[WORK ORDER] A line below contains "--- a/config.mk", and a later one contains "CORE_UTILIZATION = 49". Repeat both, with every line between them, exactly.

[LISTED RECORDS]
# # #

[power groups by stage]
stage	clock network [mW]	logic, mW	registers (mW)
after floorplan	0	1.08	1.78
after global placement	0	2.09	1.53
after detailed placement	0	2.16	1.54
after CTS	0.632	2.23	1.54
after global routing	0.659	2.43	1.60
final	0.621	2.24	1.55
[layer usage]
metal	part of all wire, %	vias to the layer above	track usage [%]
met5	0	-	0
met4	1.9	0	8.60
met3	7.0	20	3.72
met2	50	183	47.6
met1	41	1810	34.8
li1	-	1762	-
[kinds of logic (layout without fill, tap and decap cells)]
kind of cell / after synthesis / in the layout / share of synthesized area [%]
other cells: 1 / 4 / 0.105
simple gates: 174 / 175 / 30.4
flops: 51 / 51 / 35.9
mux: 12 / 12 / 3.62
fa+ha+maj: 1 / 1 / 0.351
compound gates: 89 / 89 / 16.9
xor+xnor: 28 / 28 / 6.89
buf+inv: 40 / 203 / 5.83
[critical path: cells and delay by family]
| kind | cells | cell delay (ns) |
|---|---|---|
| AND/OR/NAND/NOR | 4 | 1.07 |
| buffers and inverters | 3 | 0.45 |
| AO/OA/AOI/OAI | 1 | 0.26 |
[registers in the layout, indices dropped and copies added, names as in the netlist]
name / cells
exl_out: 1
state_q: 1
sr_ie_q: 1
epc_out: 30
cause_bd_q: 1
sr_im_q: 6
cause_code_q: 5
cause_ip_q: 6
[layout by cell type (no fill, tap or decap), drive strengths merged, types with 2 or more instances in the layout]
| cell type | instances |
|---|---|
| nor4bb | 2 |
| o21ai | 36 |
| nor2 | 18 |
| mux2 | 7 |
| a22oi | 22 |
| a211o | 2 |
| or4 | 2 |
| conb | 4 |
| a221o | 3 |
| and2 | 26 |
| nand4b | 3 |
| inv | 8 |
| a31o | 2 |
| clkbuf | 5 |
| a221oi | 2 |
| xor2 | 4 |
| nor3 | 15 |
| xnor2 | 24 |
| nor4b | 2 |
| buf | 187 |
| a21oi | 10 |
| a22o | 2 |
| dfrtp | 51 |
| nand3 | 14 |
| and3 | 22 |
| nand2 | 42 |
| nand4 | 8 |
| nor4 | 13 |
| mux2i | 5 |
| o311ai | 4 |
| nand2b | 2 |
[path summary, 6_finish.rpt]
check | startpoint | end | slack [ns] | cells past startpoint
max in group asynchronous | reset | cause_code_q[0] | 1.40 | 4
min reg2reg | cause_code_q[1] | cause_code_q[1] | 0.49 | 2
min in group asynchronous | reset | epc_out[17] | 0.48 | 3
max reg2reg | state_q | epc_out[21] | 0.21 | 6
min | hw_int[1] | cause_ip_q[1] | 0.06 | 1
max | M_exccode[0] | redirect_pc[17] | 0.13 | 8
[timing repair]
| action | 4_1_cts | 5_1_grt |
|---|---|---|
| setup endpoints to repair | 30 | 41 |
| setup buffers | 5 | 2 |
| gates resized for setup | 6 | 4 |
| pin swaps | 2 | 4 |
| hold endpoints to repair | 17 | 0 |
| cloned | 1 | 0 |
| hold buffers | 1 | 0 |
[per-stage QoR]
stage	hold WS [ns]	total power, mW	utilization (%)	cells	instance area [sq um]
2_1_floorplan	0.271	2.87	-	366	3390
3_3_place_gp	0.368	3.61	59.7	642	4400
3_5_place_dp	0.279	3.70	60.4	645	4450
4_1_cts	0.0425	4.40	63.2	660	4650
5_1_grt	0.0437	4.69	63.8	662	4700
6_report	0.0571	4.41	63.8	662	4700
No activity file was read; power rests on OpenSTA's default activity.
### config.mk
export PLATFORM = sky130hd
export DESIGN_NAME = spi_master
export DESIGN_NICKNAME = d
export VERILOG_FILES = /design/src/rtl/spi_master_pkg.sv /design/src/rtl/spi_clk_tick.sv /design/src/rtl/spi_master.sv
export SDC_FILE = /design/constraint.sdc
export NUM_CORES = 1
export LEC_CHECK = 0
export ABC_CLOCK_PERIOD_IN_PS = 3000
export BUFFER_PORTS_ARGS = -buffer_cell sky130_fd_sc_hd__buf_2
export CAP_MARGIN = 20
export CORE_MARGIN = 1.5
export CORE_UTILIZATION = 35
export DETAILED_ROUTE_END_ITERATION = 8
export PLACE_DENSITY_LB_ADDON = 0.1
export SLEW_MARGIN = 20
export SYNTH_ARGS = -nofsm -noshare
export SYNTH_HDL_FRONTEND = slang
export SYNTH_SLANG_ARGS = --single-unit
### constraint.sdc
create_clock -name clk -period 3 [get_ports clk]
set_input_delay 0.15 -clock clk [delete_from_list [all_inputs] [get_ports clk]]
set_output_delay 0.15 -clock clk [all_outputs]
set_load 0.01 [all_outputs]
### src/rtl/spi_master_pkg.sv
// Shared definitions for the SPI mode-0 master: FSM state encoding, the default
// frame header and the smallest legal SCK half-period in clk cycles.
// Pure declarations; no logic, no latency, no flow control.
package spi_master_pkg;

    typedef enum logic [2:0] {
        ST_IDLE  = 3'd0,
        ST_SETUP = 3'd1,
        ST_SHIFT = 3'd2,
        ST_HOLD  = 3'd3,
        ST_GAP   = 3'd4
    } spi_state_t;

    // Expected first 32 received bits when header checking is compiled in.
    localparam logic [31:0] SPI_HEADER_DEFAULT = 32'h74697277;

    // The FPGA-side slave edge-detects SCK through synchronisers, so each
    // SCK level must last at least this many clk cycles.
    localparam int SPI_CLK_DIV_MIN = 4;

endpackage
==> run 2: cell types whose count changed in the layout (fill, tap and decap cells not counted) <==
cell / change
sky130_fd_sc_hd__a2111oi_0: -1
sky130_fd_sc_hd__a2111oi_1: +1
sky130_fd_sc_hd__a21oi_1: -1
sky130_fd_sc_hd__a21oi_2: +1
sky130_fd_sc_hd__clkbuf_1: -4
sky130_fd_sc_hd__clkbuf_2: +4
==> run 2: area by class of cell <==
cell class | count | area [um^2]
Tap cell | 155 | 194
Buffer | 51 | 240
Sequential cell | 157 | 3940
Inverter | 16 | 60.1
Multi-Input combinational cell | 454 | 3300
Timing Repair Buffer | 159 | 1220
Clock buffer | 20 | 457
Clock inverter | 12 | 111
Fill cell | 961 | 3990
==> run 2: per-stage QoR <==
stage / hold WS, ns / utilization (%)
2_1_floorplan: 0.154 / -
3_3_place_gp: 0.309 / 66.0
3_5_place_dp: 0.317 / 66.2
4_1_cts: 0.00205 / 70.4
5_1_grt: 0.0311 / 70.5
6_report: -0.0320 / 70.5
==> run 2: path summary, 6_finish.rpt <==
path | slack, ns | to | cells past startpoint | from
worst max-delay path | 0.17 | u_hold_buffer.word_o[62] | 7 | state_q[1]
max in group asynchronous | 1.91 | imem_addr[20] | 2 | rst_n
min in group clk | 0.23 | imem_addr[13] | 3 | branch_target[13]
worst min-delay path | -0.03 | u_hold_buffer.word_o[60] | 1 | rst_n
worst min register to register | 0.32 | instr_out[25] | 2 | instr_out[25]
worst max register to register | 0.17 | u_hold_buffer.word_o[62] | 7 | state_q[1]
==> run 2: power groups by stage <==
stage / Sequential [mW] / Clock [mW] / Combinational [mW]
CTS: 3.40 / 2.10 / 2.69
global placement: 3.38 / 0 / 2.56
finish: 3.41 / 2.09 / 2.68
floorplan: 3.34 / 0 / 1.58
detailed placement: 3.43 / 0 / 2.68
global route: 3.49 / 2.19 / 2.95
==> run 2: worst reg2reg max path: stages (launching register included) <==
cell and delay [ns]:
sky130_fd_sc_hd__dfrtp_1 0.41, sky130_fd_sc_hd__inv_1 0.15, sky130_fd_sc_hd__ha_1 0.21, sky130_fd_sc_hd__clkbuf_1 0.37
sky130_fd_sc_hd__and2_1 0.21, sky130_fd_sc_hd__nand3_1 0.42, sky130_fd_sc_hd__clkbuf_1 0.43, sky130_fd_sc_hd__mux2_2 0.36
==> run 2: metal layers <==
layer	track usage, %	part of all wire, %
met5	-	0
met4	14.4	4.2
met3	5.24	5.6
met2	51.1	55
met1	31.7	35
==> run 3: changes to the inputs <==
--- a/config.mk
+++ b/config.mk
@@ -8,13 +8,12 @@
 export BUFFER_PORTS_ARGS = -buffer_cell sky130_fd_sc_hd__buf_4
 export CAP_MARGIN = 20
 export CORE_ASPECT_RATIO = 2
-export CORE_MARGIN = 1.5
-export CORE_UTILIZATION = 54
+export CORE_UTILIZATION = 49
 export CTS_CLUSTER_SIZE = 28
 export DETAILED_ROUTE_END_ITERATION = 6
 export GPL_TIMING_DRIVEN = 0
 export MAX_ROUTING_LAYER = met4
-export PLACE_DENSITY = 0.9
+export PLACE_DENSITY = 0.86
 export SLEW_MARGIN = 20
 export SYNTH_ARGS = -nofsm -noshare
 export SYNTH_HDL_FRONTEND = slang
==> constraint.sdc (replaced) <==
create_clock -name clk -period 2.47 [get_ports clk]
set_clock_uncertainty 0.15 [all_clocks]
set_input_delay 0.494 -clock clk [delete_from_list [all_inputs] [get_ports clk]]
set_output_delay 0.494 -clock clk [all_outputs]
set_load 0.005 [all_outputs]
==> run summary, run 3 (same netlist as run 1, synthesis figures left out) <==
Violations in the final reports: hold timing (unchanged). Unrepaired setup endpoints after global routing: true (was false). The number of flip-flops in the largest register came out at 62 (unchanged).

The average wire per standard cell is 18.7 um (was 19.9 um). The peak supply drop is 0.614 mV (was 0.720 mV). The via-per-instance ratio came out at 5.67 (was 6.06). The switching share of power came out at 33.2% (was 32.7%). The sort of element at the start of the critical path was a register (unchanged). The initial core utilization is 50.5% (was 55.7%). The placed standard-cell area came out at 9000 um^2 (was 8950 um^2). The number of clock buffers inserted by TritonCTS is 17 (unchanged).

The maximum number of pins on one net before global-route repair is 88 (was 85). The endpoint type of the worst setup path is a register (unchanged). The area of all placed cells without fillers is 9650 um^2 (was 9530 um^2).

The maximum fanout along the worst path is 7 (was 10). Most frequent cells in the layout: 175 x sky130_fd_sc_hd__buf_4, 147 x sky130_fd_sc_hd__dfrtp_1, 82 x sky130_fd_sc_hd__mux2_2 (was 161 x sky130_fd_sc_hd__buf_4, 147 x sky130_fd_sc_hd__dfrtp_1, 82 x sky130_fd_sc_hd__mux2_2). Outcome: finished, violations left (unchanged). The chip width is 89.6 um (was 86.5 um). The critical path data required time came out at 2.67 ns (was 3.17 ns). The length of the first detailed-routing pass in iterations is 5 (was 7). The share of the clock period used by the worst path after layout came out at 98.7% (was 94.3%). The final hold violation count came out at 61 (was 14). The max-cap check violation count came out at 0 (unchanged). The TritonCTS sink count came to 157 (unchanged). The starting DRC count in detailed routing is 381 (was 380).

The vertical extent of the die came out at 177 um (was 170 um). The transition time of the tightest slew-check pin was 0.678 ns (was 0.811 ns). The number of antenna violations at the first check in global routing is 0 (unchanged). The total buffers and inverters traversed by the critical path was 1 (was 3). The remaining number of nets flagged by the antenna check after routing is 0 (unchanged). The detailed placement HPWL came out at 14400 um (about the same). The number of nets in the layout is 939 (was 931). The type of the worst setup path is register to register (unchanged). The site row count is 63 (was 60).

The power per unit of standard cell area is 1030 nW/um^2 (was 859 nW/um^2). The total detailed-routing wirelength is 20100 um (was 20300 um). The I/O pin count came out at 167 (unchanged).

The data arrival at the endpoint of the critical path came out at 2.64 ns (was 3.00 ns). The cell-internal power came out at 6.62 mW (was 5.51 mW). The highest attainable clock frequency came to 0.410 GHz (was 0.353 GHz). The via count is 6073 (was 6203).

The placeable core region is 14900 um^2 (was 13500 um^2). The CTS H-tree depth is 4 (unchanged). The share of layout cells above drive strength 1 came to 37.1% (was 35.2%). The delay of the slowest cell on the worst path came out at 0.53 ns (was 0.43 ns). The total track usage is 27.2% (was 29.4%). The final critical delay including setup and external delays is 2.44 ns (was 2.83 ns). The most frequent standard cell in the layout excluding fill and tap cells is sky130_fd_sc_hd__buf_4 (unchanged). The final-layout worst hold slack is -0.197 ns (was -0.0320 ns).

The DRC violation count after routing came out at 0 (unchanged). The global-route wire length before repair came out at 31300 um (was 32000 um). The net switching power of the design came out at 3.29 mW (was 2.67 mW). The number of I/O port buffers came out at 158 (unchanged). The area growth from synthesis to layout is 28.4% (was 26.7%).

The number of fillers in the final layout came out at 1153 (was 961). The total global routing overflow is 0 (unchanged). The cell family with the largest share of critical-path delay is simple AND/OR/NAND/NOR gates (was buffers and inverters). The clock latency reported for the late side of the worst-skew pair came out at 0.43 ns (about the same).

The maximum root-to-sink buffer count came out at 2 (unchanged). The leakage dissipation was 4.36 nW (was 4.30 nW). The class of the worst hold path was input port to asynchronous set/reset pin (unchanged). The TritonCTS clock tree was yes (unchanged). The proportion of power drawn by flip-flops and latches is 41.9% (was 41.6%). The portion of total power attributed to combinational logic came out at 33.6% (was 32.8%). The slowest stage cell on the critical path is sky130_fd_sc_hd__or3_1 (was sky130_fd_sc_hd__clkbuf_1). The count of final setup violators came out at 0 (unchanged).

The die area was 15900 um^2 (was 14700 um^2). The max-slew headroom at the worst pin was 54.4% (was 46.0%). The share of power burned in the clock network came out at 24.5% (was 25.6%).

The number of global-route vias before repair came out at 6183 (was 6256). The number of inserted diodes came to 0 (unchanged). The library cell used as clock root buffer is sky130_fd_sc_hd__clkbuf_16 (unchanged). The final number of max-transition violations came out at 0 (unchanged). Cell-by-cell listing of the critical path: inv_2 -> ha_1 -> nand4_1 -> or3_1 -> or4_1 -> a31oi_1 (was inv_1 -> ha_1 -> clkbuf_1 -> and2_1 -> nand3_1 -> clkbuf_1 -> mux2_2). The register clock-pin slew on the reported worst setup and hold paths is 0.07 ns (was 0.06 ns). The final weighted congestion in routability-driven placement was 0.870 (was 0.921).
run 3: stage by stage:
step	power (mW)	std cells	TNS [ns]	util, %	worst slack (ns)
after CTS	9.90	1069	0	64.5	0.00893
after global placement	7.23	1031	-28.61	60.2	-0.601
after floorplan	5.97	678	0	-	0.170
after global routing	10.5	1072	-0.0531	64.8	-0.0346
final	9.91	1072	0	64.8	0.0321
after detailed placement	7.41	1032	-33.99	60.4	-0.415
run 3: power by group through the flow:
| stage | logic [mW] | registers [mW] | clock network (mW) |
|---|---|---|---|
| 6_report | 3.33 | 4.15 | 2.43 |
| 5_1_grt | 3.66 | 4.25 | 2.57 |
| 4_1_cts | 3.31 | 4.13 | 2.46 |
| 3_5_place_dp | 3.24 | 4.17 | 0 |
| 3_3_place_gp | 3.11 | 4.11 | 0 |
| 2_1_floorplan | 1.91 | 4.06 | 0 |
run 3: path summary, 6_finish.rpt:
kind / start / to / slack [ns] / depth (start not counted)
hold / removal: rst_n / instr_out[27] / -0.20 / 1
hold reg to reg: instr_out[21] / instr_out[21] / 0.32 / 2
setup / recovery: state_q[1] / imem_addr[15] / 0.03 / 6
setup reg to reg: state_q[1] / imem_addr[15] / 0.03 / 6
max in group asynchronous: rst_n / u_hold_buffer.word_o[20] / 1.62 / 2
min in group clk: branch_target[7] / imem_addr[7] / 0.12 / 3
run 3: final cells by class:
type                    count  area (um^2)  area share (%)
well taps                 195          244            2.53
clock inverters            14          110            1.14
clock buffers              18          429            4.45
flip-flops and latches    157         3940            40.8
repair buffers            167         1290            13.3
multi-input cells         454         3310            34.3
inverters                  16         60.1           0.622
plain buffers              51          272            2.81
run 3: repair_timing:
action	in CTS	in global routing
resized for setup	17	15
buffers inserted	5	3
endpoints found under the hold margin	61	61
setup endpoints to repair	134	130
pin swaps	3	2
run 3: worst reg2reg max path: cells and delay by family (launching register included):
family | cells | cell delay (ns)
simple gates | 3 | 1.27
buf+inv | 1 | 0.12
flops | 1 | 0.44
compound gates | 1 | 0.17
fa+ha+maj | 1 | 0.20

# # #

[RESPONSE TO THIS TASK]
--- a/config.mk
+++ b/config.mk
@@ -8,13 +8,12 @@
 export BUFFER_PORTS_ARGS = -buffer_cell sky130_fd_sc_hd__buf_4
 export CAP_MARGIN = 20
 export CORE_ASPECT_RATIO = 2
-export CORE_MARGIN = 1.5
-export CORE_UTILIZATION = 54
+export CORE_UTILIZATION = 49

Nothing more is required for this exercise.